This creates a difficult fee dynamic. On this flow, MetaMask charged its own swap fee while users were also exposed to manipulated quotes from the pool. Based on the observed pool output versus user-received amounts, MetaMask’s fee measured approximately 0.981%, compared with a stated rate of roughly 0.875%.

Across the $5.88 million toxic MetaMask flow, MetaMask’s fee accounted for approximately $51,460 to $57,698. The gross quote overstatement against users was approximately $29,071, while the attacker’s estimated realized amount was roughly $4,303.

For wallets, aggregators, and apps, execution integrity directly affects user outcomes, fee fairness, support burden, and trust.

The liability question

None of this is legal advice; exposure depends on jurisdiction, product structure, terms, and how quotes are presented. But toxic pools clearly create a product (and legal) risk category for any team that surfaces execution paths.

When an interface displays an expected output, users reasonably read it as a credible representation of what the transaction can deliver. If the route won selection because a pool manipulated the quote environment, teams face reimbursement pressure, support burden, eroded trust, scrutiny of their quote methodology, and, depending on jurisdiction, consumer-protection or disclosure risk.

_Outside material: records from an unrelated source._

--- config.mk ---
export PLATFORM = sky130hd
export DESIGN_NAME = fst_host
export DESIGN_NICKNAME = d
export VERILOG_FILES = /design/src/fst_pkg.sv /design/src/fst_host.sv
export VERILOG_INCLUDE_DIRS = /design/src
export SDC_FILE = /design/constraint.sdc
export NUM_CORES = 1
export LEC_CHECK = 0
export BUFFER_PORTS_ARGS = -buffer_cell sky130_fd_sc_hd__buf_2
export CAP_MARGIN = 0
export CORE_UTILIZATION = 36
export CTS_CLUSTER_SIZE = 25
export DETAILED_ROUTE_END_ITERATION = 8
export SLEW_MARGIN = 10
export SYNTH_ARGS = -nofsm -noshare
export SYNTH_HDL_FRONTEND = slang
export SYNTH_SLANG_ARGS = --single-unit
--- constraint.sdc ---
create_clock -name sys_clk_in -period 2.2 [get_ports sys_clk_in]
set_input_delay 0.33 -clock sys_clk_in [delete_from_list [all_inputs] [get_ports sys_clk_in]]
set_output_delay 0.33 -clock sys_clk_in [all_outputs]
set_load 0.01 [all_outputs]
--- src/fst_defs.svh ---
// Constants for the flash status and lock tracking host controller
`ifndef FST_DEFS_SVH
`define FST_DEFS_SVH
`define FST_REG_CTRL 4'h0
`define FST_REG_CMD 4'h1
`define FST_REG_STATUS 4'h2
`define FST_REG_XSTATUS 4'h3
`define FST_REG_LOCK 4'h4
`define FST_BIT_READY 15
`define FST_BIT_ESUSP 14
`define FST_BIT_EERR 13
`define FST_BIT_PERR 12
`define FST_BIT_VERR 11
`define FST_BIT_PSUSP 10
`define FST_BIT_LOCKERR 9
`define FST_BIT_PBAVAIL 7
`define FST_SR_MASK 16'hfe00
`define FST_XSR_MASK 16'h0080
`define FST_CMD_READ_STATUS 16'h0070
`define FST_CMD_CLEAR_STATUS 16'h0050
`define FST_CMD_READ_ID 16'h0090
`define FST_CMD_PB_SETUP 16'h00e8
`define FST_BUS_PULSE 4'h4
`endif

--- src/fst_pkg.sv ---
// Types for the flash status and lock tracking host controller
package fst_pkg;
  typedef enum logic [2:0] {
    FST_IDLE, FST_WR, FST_WR_GAP, FST_RD, FST_DONE
  } fst_state_t;
  typedef enum logic [1:0] {
    FST_OP_WRITE, FST_OP_READ_SR, FST_OP_READ_XSR, FST_OP_READ_ID
  } fst_op_t;
endpackage

--- src/fst_host.sv ---
// Host controller that polls flash status words and drives the protect pin
`timescale 1ns/10ps
`include "fst_defs.svh"
module fst_host
  import fst_pkg::*;
#(
  parameter int ADDR_W = 23
) (
  // Clock and reset
  input wire logic sys_clk_in,
  input wire logic rst_in,
  // AXI4-Lite slave
  input wire logic [31:0] s_awaddr_in,
  input wire logic s_awvalid_in,
  output logic s_awready_out,
  input wire logic [31:0] s_wdata_in,
  input wire logic [3:0] s_wstrb_in,
  input wire logic s_wvalid_in,
  output logic s_wready_out,
  output logic [1:0] s_bresp_out,
  output logic s_bvalid_out,
  input wire logic s_bready_in,
  input wire logic [31:0] s_araddr_in,
  input wire logic s_arvalid_in,
  output logic s_arready_out,
  output logic [31:0] s_rdata_out,
  output logic [1:0] s_rresp_out,
  output logic s_rvalid_out,
  input wire logic s_rready_in,
  // Flash pins
  output logic [ADDR_W-1:0] flash_addr_out,
  output logic [15:0] flash_dq_out,
  output logic flash_dq_oe_out,
  input wire logic [15:0] flash_dq_in,
  output logic flash_ce_n_out,
  output logic flash_we_n_out,
  output logic flash_oe_n_out,
  output logic protect_accel_pin_out,
  input wire logic engine_busy_pin_n_in
);
  fst_state_t state_ff;
  fst_op_t op_ff;
  logic [3:0] cnt_ff;
  logic [15:0] sr_ff, xsr_ff, lock_ff;
  logic [15:0] dq_s1_ff, dq_s2_ff;
  logic busy_s1_ff, busy_s2_ff;
  logic [ADDR_W-1:0] tgt_addr_ff;
  logic [1:0] op_req_ff;
  logic go_ff;
  logic [15:0] cmd_data_ff;
  logic aw_got_ff, w_got_ff;
  logic [31:0] awaddr_ff, wdata_ff;
  logic [3:0] wstrb_ff;
  logic [2:0] seq_ff;

  // Register index from a byte address
  function automatic logic [3:0] reg_idx(input logic [31:0] a);
    reg_idx = a[5:2];
  endfunction

  // Two-flop synchronisers on pins from the flash
  always_ff @(posedge sys_clk_in) begin
    dq_s1_ff <= flash_dq_in;
    dq_s2_ff <= dq_s1_ff;
    busy_s1_ff <= engine_busy_pin_n_in;
    busy_s2_ff <= busy_s1_ff;
  end

  // Write channel capture; address and data may come in either order
  wire wr_fire = aw_got_ff && w_got_ff && !s_bvalid_out;
  wire wr_ok = wr_fire && wstrb_ff == 4'hf; // Partial-word writes are dropped
  wire nxt_aw_got = (aw_got_ff || (s_awvalid_in && s_awready_out)) && !wr_fire;
  wire nxt_w_got = (w_got_ff || (s_wvalid_in && s_wready_out)) && !wr_fire;
  wire nxt_bvalid = wr_fire || (s_bvalid_out && !s_bready_in);
  always_ff @(posedge sys_clk_in) begin
    if (rst_in) begin
      aw_got_ff <= 1'b0;
      w_got_ff <= 1'b0;
      awaddr_ff <= 32'h0;
      wdata_ff <= 32'h0;
      wstrb_ff <= 4'h0;
      s_bvalid_out <= 1'b0;
      s_awready_out <= 1'b0;
      s_wready_out <= 1'b0;
      s_bresp_out <= 2'h0;
    end else begin
      if (s_awvalid_in && s_awready_out) begin
        awaddr_ff <= s_awaddr_in;
      end
      if (s_wvalid_in && s_wready_out) begin
        wdata_ff <= s_wdata_in;
        wstrb_ff <= s_wstrb_in;
      end
      aw_got_ff <= nxt_aw_got;
      w_got_ff <= nxt_w_got;
      s_bvalid_out <= nxt_bvalid;
      s_awready_out <= !nxt_aw_got && !nxt_bvalid; // Registered, so it looks one state ahead
      s_wready_out <= !nxt_w_got && !nxt_bvalid;
      s_bresp_out <= 2'h0;
    end
  end

  // Control, command and lock registers: protect pin, operation kind and command data, flash address
  always_ff @(posedge sys_clk_in) begin
    if (rst_in) begin
      go_ff <= 1'b0;
      op_req_ff <= 2'h0;
      tgt_addr_ff <= '0;
      cmd_data_ff <= 16'h0;
      protect_accel_pin_out <= 1'b0;
    end else begin
      go_ff <= 1'b0;
      if (wr_ok && reg_idx(awaddr_ff) == `FST_REG_CTRL) begin
        protect_accel_pin_out <= wdata_ff[0];
      end
      // Orders are refused while one is pending or running
      if (wr_ok && reg_idx(awaddr_ff) == `FST_REG_CMD && state_ff == FST_IDLE && !go_ff) begin
        op_req_ff <= wdata_ff[17:16];
        cmd_data_ff <= wdata_ff[15:0];
        go_ff <= 1'b1;
      end
      if (wr_ok && reg_idx(awaddr_ff) == `FST_REG_LOCK) begin
        tgt_addr_ff <= wdata_ff[ADDR_W-1:0];
      end
    end
  end

  // Flash bus sequencer: status reads issue a command write, then a read
  always_ff @(posedge sys_clk_in) begin
    if (rst_in) begin
      state_ff <= FST_IDLE;
      op_ff <= FST_OP_WRITE;
      cnt_ff <= 4'h0;
      seq_ff <= 3'h0;
      flash_addr_out <= '0;
      flash_dq_out <= 16'h0;
      flash_dq_oe_out <= 1'b0;
      flash_ce_n_out <= 1'b1;
      flash_we_n_out <= 1'b1;
      flash_oe_n_out <= 1'b1;
      sr_ff <= 16'h0;
      xsr_ff <= 16'h0;
      lock_ff <= 16'h0;
    end else begin
      unique case (state_ff)
        FST_IDLE: begin
          if (go_ff) begin
            op_ff <= fst_op_t'(op_req_ff);
            flash_addr_out <= tgt_addr_ff;
            flash_dq_oe_out <= 1'b1;
            flash_ce_n_out <= 1'b0;
            flash_we_n_out <= 1'b0;
            cnt_ff <= `FST_BUS_PULSE;
            state_ff <= FST_WR;
            unique case (fst_op_t'(op_req_ff))
              FST_OP_WRITE: flash_dq_out <= cmd_data_ff;
              FST_OP_READ_SR: flash_dq_out <= `FST_CMD_READ_STATUS;
              FST_OP_READ_XSR: flash_dq_out <= `FST_CMD_PB_SETUP;
              FST_OP_READ_ID: flash_dq_out <= `FST_CMD_READ_ID;
            endcase
          end
        end
        FST_WR: begin
          if (cnt_ff != 4'h0) begin
            cnt_ff <= cnt_ff - 4'h1;
          end else begin
            flash_we_n_out <= 1'b1; // Chip select held past the strobe for data hold
            cnt_ff <= `FST_BUS_PULSE;
            state_ff <= (op_ff == FST_OP_WRITE) ? FST_DONE : FST_WR_GAP;
          end
        end
        FST_WR_GAP: begin
          flash_dq_oe_out <= 1'b0;
          flash_oe_n_out <= 1'b0;
          cnt_ff <= `FST_BUS_PULSE + 4'h3; // Pulse plus synchroniser delay
          state_ff <= FST_RD;
        end
        FST_RD: begin
          if (cnt_ff != 4'h0) begin
            cnt_ff <= cnt_ff - 4'h1;
          end else begin
            flash_oe_n_out <= 1'b1;
            flash_ce_n_out <= 1'b1;
            unique case (op_ff)
              FST_OP_READ_SR: sr_ff <= dq_s2_ff & `FST_SR_MASK;
              FST_OP_READ_XSR: xsr_ff <= dq_s2_ff & `FST_XSR_MASK;
              FST_OP_READ_ID: lock_ff <= dq_s2_ff & 16'h0003;
              default: lock_ff <= lock_ff;
            endcase
            state_ff <= FST_DONE;
          end
        end
        FST_DONE: begin
          flash_ce_n_out <= 1'b1;
          seq_ff <= seq_ff + 3'h1;
          state_ff <= FST_IDLE;
        end
      endcase
    end
  end

  // Error bits only count once ready; while busy they read as zero
  wire [15:0] sr_view = sr_ff[`FST_BIT_READY] ? sr_ff : {sr_ff[15], 6'h0, sr_ff[8:0]};
  // Read channel: one read at a time, data straight from flops
  always_ff @(posedge sys_clk_in) begin
    if (rst_in) begin
      s_rvalid_out <= 1'b0;
      s_rdata_out <= 32'h0;
      s_rresp_out <= 2'h0;
      s_arready_out <= 1'b0;
    end else begin
      s_arready_out <= !s_rvalid_out && !s_arready_out;
      if (s_arvalid_in && s_arready_out) begin
        s_arready_out <= 1'b0;
        s_rvalid_out <= 1'b1;
        s_rresp_out <= 2'h0;
        unique case (reg_idx(s_araddr_in))
          `FST_REG_CTRL: s_rdata_out <= {31'h0, protect_accel_pin_out};
          `FST_REG_CMD: s_rdata_out <= {
            busy_s2_ff, 25'h0, seq_ff, state_ff != FST_IDLE || go_ff, 2'h0};
          `FST_REG_STATUS: s_rdata_out <= {16'h0, sr_view};
          `FST_REG_XSTATUS: s_rdata_out <= {16'h0, xsr_ff};
          `FST_REG_LOCK: s_rdata_out <= {30'h0, lock_ff[1:0]};
          default: begin
            s_rdata_out <= 32'h0;
            s_rresp_out <= 2'h2;
          end
        endcase
      end else if (s_rvalid_out && s_rready_in) begin
        s_rvalid_out <= 1'b0;
      end
    end
  end
endmodule

==> flow_summary_export.csv <==
group,metric,value,unit
synth,synthTopCellsByArea,"dfxtp_1 (55%), nand2_1 (10%), a21oi_1 (9.0%)",
place,hpwl,10100,um
die,die_h,138,um
die,fp-row-count,49,
routing,ant_nets,0,
routing,wl_per_cell,13.5,um
timing,fin_crit,1.89,ns
cts,cts_max_level,4,
worst_hold_path,hp-start,"s_wdata_in[18]",
critical_path,r2r_cells,7,
pwr,power.total,6570,uW
place,portBuffers,117,
timing,rsz0062_at_grt,"false",
pwr,swShare,0.242,
routing,firstDrtPassIters,7,
grt,grt_pass1_wl,24800,um
critical_path,worst-endpoint-required,2.49,ns
routing,drt-initial-drc-count,252,
pwr,intPower,4980,uW
finish,nNetsFinal,1019,
pwr,p_seq_frac,0.522,
pwr,p_leak,0.00319,uW
job,drv_cap,0,
pwr,ir_drop,0.000507,V
synth,synthCells,768,
grt,grt.total_usage,0.162,
synth,async_reset_ff_frac,0,
routing,vias,5477,
synth,synthTopCellsByCount,"dfxtp_1 (184), nand2_1 (178), a21oi_1 (120)",
routing,drt_wl_total,15200,um
critical_path,worst_setup_path_start_kind,"register",
synth,yosysMostFrequentCell,"dfxtp_1",
timing,hold_ws,0.136,ns
cts,cts_tree,"yes",
grt,grt_max_degree,65,
synth,synth.top_cell.area_share,0.552,
pwr,power_frac_clock,0.438,
cts,clock_latency,0.42,ns
die,die-width,138,um
finish,diodes,0,
worst_hold_path,hold_depth,3,
cts,clockBufferDepth,2,
synth,synth.ff_latch_count,184,
cts,cts.reportedPaths.clkPinSlew,0.07,ns
critical_path,crit_path_start,"cnt_ff[0]",
synth,synth_edf_count,0,
timing,skew,0.00979,ns
cts,numCtsBuffers,17,
cts,cts-root-buf,"clkbuf_16",
routing,viasPerCell,4.85,
grt,first_global_vias,4948,
timing,relSlewSlack,0.510,
die,start_util,0.369,
timing,tns,0,ns
timing,slew_viol_final,0,
timing,final-hold-violation-count,0,
finish,layout-drive-gt1-share,0.200,
critical_path,r2r_start,"cnt_ff[0]",
timing,fmax,529,MHz
critical_path,crit_fanout,7,
pwr,powerDensity,803,nW/um2
critical_path,end_kind,"register",
synth,synth_largest_area_cell,"dfxtp_1",
die,io_pins,209,
cts,cts_sinks,184,
worst_hold_path,hp-class,"in2reg",
synth,synth-seq-area-share,0.552,
grt,gr-total-overflow,0,
pwr,netSwitchingPower,1590,uW
synth,synth_cell_types,46,
routing,drc,16,
place,gp_congestion,0.775,
die,core,18100,um2
synth,synth-main-ff-cell,"dfxtp_1",
timing,fin_crit_sh,0.859,
synth,syn_area,6670,um2
synth,syn-mean-instance-area,8.69,um2
cts,postCtsSetupRepairBufs,0,
outcome,violations,"design-rule violations",
outcome,status,"complete, but fails checks",
die,die_area,19100,um2
timing,tightest_slew,0.735,ns
critical_path,critPathKind,"reg2reg",
timing,setup_violations,0,
pwr,power_frac_comb,0.040,
finish,area_delta_synth_final,22.5,%
critical_path,arrival,2.18,ns
grt,grt_antenna_before_repair,0,
synth,yosysWarnings,0,
==> worst paths after layout <==
kind	to	slack, ns
hold / removal	wdata_ff[18]	0.14
setup / recovery	sr_ff[15]	0.31
hold reg to reg	dq_s2_ff[12]	0.33
setup reg to reg	sr_ff[15]	0.31
==> layer usage <==
| layer | share of wire | up-vias | global-route usage |
|---|---|---|---|
| li1 | - | 2808 | - |
| met1 | 0.49 | 2538 | 0.224 |
| met5 | 0 | - | 0 |
| met3 | 0.044 | 8 | 0.0371 |
| met4 | 0.0091 | 0 | 0.0532 |
| met2 | 0.46 | 123 | 0.249 |
==> worst max-delay path: stages, from the launching register on <==
cell	delay [ns]
dfxtp_1	0.31
inv_1	0.11
ha_1	0.16
or3b_1	0.46
nor4_4	0.24
buf_4	0.22
mux2i_1	0.20
nor2_1	0.05
==> sequential cells by signal, summed over array words and instances, names as in the netlist, 2 cells and up <==
signal,cells
flash_dq_out,16
op_req_ff,2
dq_s1_ff,10
lock_ff,2
seq_ff,3
flash_addr_out,23
s_rdata_out,15
awaddr_ff,4
sr_ff,7
op_ff,2
tgt_addr_ff,23
cmd_data_ff,16
cnt_ff,4
wstrb_ff,4
wdata_ff,23
state_ff,3
dq_s2_ff,10
==> cells by family after synthesis <==
kind of cell    synth area share
flops                      0.552
compound gates             0.142
other cells             0.000562
simple gates               0.213
fa+ha+maj                 0.0131
mux                       0.0210
xor+xnor                 0.00263
buf+inv                   0.0559
==> layout make-up <==
type	instances	area [um2]
Clock inverter	14	134
Timing Repair Buffer	152	916
Clock buffer	17	425
Fill cell	1831	9910
Tap cell	229	287
Inverter	7	26.3
Sequential cell	184	3680
Multi-Input combinational cell	526	2700
==> layout by cell type, fill, tap and decap left out, types with 4 or more instances in the layout <==
master,synthesis,layout
nor3_1,7,6
dlygate4sd3_1,0,11
buf_2,7,116
nand2_1,178,178
mux2i_1,14,14
nor2_1,42,42
o21ai_1,9,9
buf_4,20,22
o21ai_0,17,17
nor2b_1,6,6
dfxtp_1,184,184
nand3_1,34,34
conb_1,1,20
inv_8,0,4
clkbuf_16,0,17
nand2b_1,7,7
a211oi_1,7,7
inv_1,7,7
nor3b_1,4,4
nor4_1,7,7
a21oi_1,120,120
ha_1,7,7
a22oi_1,11,11
==> metrics by stage <==
stage,instance area [um2],instances,utilization,setup WS (ns)
floorplan,6750,787,-,0.319
global placement,7500,1087,0.415,0.289
detailed placement,7500,1087,0.415,0.297
CTS,8170,1129,0.452,0.280
global route,8170,1129,0.452,0.157
finish,8170,1129,0.452,0.309
==> power groups by stage <==
stage | registers (uW) | clock network, uW | logic, uW
2_1_floorplan | 3500 | 0 | 162
3_3_place_gp | 3510 | 0 | 244
3_5_place_dp | 3510 | 0 | 247
4_1_cts | 3430 | 2960 | 262
5_1_grt | 3440 | 3110 | 290
6_report | 3430 | 2880 | 260
==> repair_timing <==
item / CTS / global route
hold endpoints to repair: 11 / 0
gates resized for setup: 0 / 0
hold buffers: 11 / 0
Power figures use the tool's default switching activity.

The relevant question isn't whether the pool was malicious in isolation, but whether the product presenting the quote had reasonable safeguards against routes structurally incapable of delivering it.

The interface closest to the user carries the greatest reputational burden, but responsibility runs through the entire stack: liquidity venues, AMMs and hook frameworks, aggregators, meta-aggregators, wallet swap interfaces, solvers and fillers, and quote providers.

How Enso is addressing toxic pools

Toxic pools are not a one-off issue. Any routing system that depends on simulated quotes needs to assume that some liquidity will eventually try to exploit the gap between simulation and execution.

That is why Enso has extended its quoting and execution infrastructure with toxic pool detection.

The objective is to identify routes that look favorable during discovery but are unlikely to deliver the displayed output onchain, then prevent those routes from being surfaced to users, wallets, aggregators, and applications building on Enso.

This improves execution reliability, reduces unnecessary reverts, and gives teams a stronger methodology for validating the quotes they present to users.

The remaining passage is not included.